> _Exercise details_
In how many lines of the records below does the word "else" appear? Reply with the number only.

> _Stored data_
### config.mk
export PLATFORM = sky130hd
export DESIGN_NAME = instrDecode
export DESIGN_NICKNAME = d
export VERILOG_FILES = /design/src/isaPkg.sv /design/src/instrDecode.sv
export SDC_FILE = /design/constraint.sdc
export NUM_CORES = 1
export LEC_CHECK = 0
export BUFFER_PORTS_ARGS = -buffer_cell sky130_fd_sc_hd__clkbuf_2
export CORE_AREA = 2 2 61 63
export CTS_CLUSTER_SIZE = 14
export DETAILED_ROUTE_END_ITERATION = 12
export DIE_AREA = 0 0 63 65
export PLACE_DENSITY = 0.87
export SLEW_MARGIN = 20
export SYNTH_ARGS = -nofsm -noshare
export SYNTH_HDL_FRONTEND = slang
export SYNTH_SLANG_ARGS = --single-unit
### constraint.sdc
create_clock -name clock -period 4.57 [get_ports clock]
set_clock_uncertainty 0.15 [all_clocks]
set_input_delay 0.914 -clock clock [delete_from_list [all_inputs] [get_ports clock]]
set_output_delay 0.914 -clock clock [all_outputs]
set_load 0.05 [all_outputs]
### src/isaPkg.sv
package isaPkg;

	localparam int BIOS_WORDS = 37; // boot image size in words

	localparam logic [1:0] RESP_OKAY = 2'b00; // axi write accepted
	localparam logic [1:0] RESP_SLVERR = 2'b10; // outside program window

	// opcode map of the teaching cpu
	typedef enum logic [5:0] {
		opAdd = 6'b000000, opAddi = 6'b000001, opSub = 6'b000010, opSubi = 6'b000011,
		opMult = 6'b000100, opMulti = 6'b000101, opDiv = 6'b000110, opDivi = 6'b000111,
		opRdiv = 6'b001000, // remainder
		opJ = 6'b010001, opJumpR = 6'b010010, opJal = 6'b010011, // jumps
		opBeq = 6'b010100, opBne = 6'b010101, opBlt = 6'b010110, // branches
		opLw = 6'b010111, opSw = 6'b011000, // data memory
		opMov = 6'b011001, opMovi = 6'b011010, opMfhi = 6'b011011, opMflo = 6'b011100,
		opIn = 6'b011101, opOut = 6'b011110, // console io
		opScpc = 6'b100001, opScrg = 6'b100010, // context save
		opCproc = 6'b100011, opEncBios = 6'b100100, opLed = 6'b100101, opSpc = 6'b100110,
		opEnd = 6'b111111 // program finished
	} opcodeT;

	typedef struct packed {
		opcodeT opcode; // 31:26
		logic [4:0] rd; // 25:21
		logic [4:0] rs; // 20:16
		logic [4:0] rt; // 15:11
		logic [10:0] imm; // 10:0
	} rFormatT;

	typedef struct packed {
		opcodeT opcode; // 31:26
		logic [25:0] target; // jump target word index
	} jFormatT;

	// same word, register view or jump view
	typedef union packed {
		rFormatT r;
		jFormatT j;
	} instrWordT;

	typedef struct packed {
		logic awvalid;
		logic [31:0] awaddr; // byte address
		logic wvalid;
		logic [31:0] wdata;
		logic [3:0] wstrb; // one bit per byte lane
		logic bready;
	} axiWrReqT;

	typedef struct packed {
		logic awready;
		logic wready;
		logic bvalid;
		logic [1:0] bresp;
	} axiWrRspT;

	// bios: clear r0..r29, r30=1, r31=11, then loop over the process status table
	function automatic instrWordT biosWord(input logic [31:0] idx);
		instrWordT w;
		w = '0; // unused fields stay zero
		if (idx == 32'd0) begin
			w.j = '{opCproc, 26'd0}; // run as os process
		end else if (idx <= 32'd30) begin
			w.r.opcode = opMovi; // movi r(n-1), 0
			w.r.rd = 5'(idx - 32'd1);
		end else begin
			case (idx)
				32'd31: w.r = '{opMovi, 5'd30, 5'd0, 5'd0, 11'd1}; // r30 = 1
				32'd32: w.r = '{opMovi, 5'd31, 5'd30, 5'd30, 11'd11}; // loop bound
				32'd33: w.r = '{opSw, 5'd0, 5'd30, 5'd0, 11'd1}; // clear status slot
				32'd34: w.r = '{opAddi, 5'd30, 5'd30, 5'd30, 11'd1}; // next slot
				32'd35: w.r = '{opBeq, 5'd0, 5'd30, 5'd31, 11'd2}; // leave when done
				32'd36: w.j = '{opJ, 26'd33}; // back to sw
				default: w = '0; // beyond the image
			endcase
		end
		return w;
	endfunction

endpackage

### src/instrDecode.sv
`timescale 1ns/100ps

module instrDecode #(
	parameter int PROG_WORDS = 1024
) (
	input logic clock,
	input logic rstN,
	input logic endBios, // one-cycle pulse
	input logic [31:0] pc,
	input isaPkg::instrWordT romWord,
	input isaPkg::instrWordT ramWord,
	output isaPkg::opcodeT opcode,
	output logic [4:0] rd,
	output logic [4:0] rs,
	output logic [4:0] rt,
	output logic [10:0] imm,
	output logic [25:0] target,
	output logic biosRunning,
	output logic addrFault
);

	localparam logic [31:0] LIMIT = 32'(isaPkg::BIOS_WORDS + PROG_WORDS); // first bad index

	logic wordValid; // a rom or ram word is in flight
	logic fromRam; // region of last pc
	isaPkg::instrWordT word; // selected fetch result

	// region tracking, aligned with the memories' read latency
	always_ff @(posedge clock) begin
		if (!rstN) begin
			wordValid <= 1'b0; // zero fields after reset
			fromRam <= 1'b0;
			addrFault <= 1'b0;
		end else begin
			wordValid <= pc < LIMIT;
			fromRam <= pc >= 32'(isaPkg::BIOS_WORDS);
			addrFault <= pc >= LIMIT; // past program memory
		end
	end

	always_comb begin
		if (!wordValid) begin
			word = '0; // fault or just out of reset
		end else if (fromRam) begin
			word = ramWord;
		end else begin
			word = romWord;
		end
	end

	assign opcode = word.r.opcode; // shared by both views
	assign rd = word.r.rd;
	assign rs = word.r.rs;
	assign rt = word.r.rt;
	assign imm = word.r.imm;
	assign target = word.j.target; // jump view of the same word

	always_ff @(posedge clock) begin
		if (!rstN) begin
			biosRunning <= 1'b1; // boot starts in bios
		end else if (endBios) begin
			biosRunning <= 1'b0; // sticky until reset
		end
	end

	biosOnlyFromReset: assert property (@(posedge clock)
		$rose(biosRunning) |-> $past(!rstN))
		else $error("biosRunning set again without reset");

endmodule

==> metrics.csv <==
stage;metric;value;unit
outcome;status;finished, final reports clean;
logic_synthesis;synth_flop_cell;dfxtp_1;
die;fp.dieArea;4100;sq um
die;die_h;65;um
logic_synthesis;yosysTopAreaCellShare;32.7;%
clocking;cts_hold_buffers;0;
cells_and_area;area_delta_synth_final;66.4;%
clocking;cts_root_buf;clkbuf_4;
clocking;clk_latency;0.23;ns
logic_synthesis;synth_nets;225;
worst_setup_path;crit_required;3.51;ns
worst_setup_path;cp_max_fo;32;
cells_and_area;layout_common_cells;clkbuf_2 (158), mux2i_1 (32), nor2b_1 (32), nor4_1 (4);
global_route;antenna_found_initial;0;
logic_synthesis;synth_area;978;sq um
clocking;numClockSinks;4;
drt;wl_per_cell;9.86;um
logic_synthesis;avgSynthCellArea;7.77;sq um
drt;initialDrtViolationCount;32;
cells_and_area;regArea;81.3;sq um
power;ir_drop;0.102;mV
flow_run;max_cap_violations;0;
drt;vias;1311;
die;pin_count;159;
timing;period_needed;2.93;ns
cells_and_area;fillerInstances;358;
worst_setup_path;end_kind;primary output;
cells_and_area;layout_commonest_cell;clkbuf_2;
global_route;grt_usage;13.8;%
drt;drtAntennaViolNets;0;
logic_synthesis;synth_warnings;0;
power;total_leakage_power;1.03;nW
die;die_w;63;um
logic_synthesis;synth_area_leaders;mux2i_1 (33%), nor2b_1 (20%), buf_4 (20%);
worst_setup_path;arrival;1.87;ns
logic_synthesis;synth_edf_count;0;
drt;drcViolationCount;0;
global_route;grt_pass1_vias;1160;
logic_synthesis;syn_inst;126;
clocking;post_cts_buffers;0;
clocking;clk_pin_slew;0.04;ns
global_route;grt_overflow;0;
worst_setup_path;path_cells;mux2i_1 -> nor2b_1 -> clkbuf_2;
cells_and_area;multi_input_area;666;sq um
timing;tightest_slew;0.942;ns
placed_design;dp.cells;299;
logic_synthesis;synth.largest_area_cell;mux2i_1;
timing;fin_tns_setup;0;ns
drt;first_pass_iters;4;
logic_synthesis;synth.distinct_cells;21;
cells_and_area;design_area;1630;sq um
power;p_per_area;98.0;nW/um^2
timing;fin_hold_ws;0.326;ns
timing;rsz0062_at_grt;false;
timing;relSlewSlack;37.2;%
timing;final_max_slew_viol_count;0;
timing;setup_viol;0;
worst_setup_path;max_stage_delay;0.92;ns
min_path;min_path_type;flop to flop;
cells_and_area;final_nets;355;
global_route;grt_pass1_wl;4730;um
worst_setup_path;cpMaxStageDelayCell;dfxtp_2;
worst_setup_path;crit_type;flop to primary output;
logic_synthesis;async_flop_share;0;%
logic_synthesis;ys_ff_latch;4;
timing;fin_crit_sh;64.1;%
die;core_area;3500;sq um
timing;finalHoldViolations;0;
placed_design;dp_hpwl;2630;um
clocking;cts_tree;yes;
placed_design;globalplace.congestion;0.700;
drt;vias_per_cell;4.34;
global_route;grt_max_degree;33;
placed_design;dpl_cell_area;1610;sq um
clocking;cts_buffer_depth;2;
die;initial_core_util;28.0;%
cells_and_area;drive_gt1_share;65.0;%
clocking;htree_levels;1;
timing;fmax;0.341;GHz
clocking;cts_resized;0;
cells_and_area;final_cell_count_no_fill;302;
worst_setup_path;startpoint_type;flop;
clocking;numCtsBuffers;3;
placed_design;portBuffers;158;
logic_synthesis;ys_seq_area_share;8.18;%
cells_and_area;diodes;0;
drt;wirelength;2980;um
die;fp-row-count;22;
-- layer usage --
| layer | global-route usage, % | share of wire [%] | vias to the layer above |
|---|---|---|---|
| met4 | 5.00 | 0.64 | 0 |
| li1 | - | - | 669 |
| met2 | 26.6 | 54 | 75 |
| met5 | 0 | 0 | - |
| met1 | 15.1 | 37 | 563 |
| met3 | 2.26 | 8.2 | 4 |
-- flip-flops by register name, summed over array words and instances, names as in the netlist --
signal,flops
addrFault,1
biosRunning,1
fromRam,1
wordValid,1
-- where the power goes --
group | switching (mW) | leakage, nW | internal (mW)
Sequential | 0.00714 | 0.0333 | 0.0369
Clock | 0.0145 | 0.0138 | 0.0294
Combinational | 0.0253 | 0.985 | 0.0463
-- stage by stage --
step                      setup WS, ns  util, %  power [mW]
final                             1.64     46.6       0.160
after global routing              1.44     46.6       0.174
after CTS                         1.60     46.6       0.163
after detailed placement          1.86     45.9       0.117
after global placement            1.89     45.9       0.115
after floorplan                   1.46        -      0.0714
-- critical path: cells and delay by family, from the launching register on --
family | cells | cell delay (ns)
and+or+nand+nor | 1 | 0.20
muxes | 1 | 0.17
DFF | 1 | 0.92
buffers and inverters | 1 | 0.31
-- cells in the mapped netlist, drive strengths merged, types with 2 or more instances --
master,n
nor2b,32
mux2i,32
dfxtp,4
nand2,2
nor2,2
nor4,5
clkbuf,4
buf,29
o21ai,2
inv,2
nor3,3
a21oi,2
-- cell families (layout without fill, tap and decap cells) --
| kind of cell | count (synthesis) | after routing | synth area share [%] |
|---|---|---|---|
| buf+inv | 35 | 163 | 23.8 |
| simple gates | 47 | 47 | 29.7 |
| compound gates | 8 | 8 | 5.63 |
| flops | 4 | 4 | 8.18 |
| mux | 32 | 32 | 32.7 |
-- area by class of cell --
| type | count | area share [%] |
|---|---|---|
| inverter | 2 | 0.461 |
| sequential | 4 | 5.00 |
| multi-input combinational | 87 | 40.9 |
| timing repair buffer | 158 | 48.6 |
| tap | 48 | 3.69 |
| clock buffer | 3 | 1.38 |
-- worst paths after layout --
kind	start	to	slack, ns	cells after the start
worst max-delay path	fromRam$_SDFF_PN0_	target[9]	1.64	3
worst min-delay path	biosRunning$_SDFFE_PN1P_	biosRunning$_SDFFE_PN1P_	0.33	2
worst max register to register	biosRunning$_SDFFE_PN1P_	biosRunning$_SDFFE_PN1P_	3.84	2
worst min register to register	biosRunning$_SDFFE_PN1P_	biosRunning$_SDFFE_PN1P_	0.33	2
(Power assumes the default switching activity.)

> _Solved problem_
7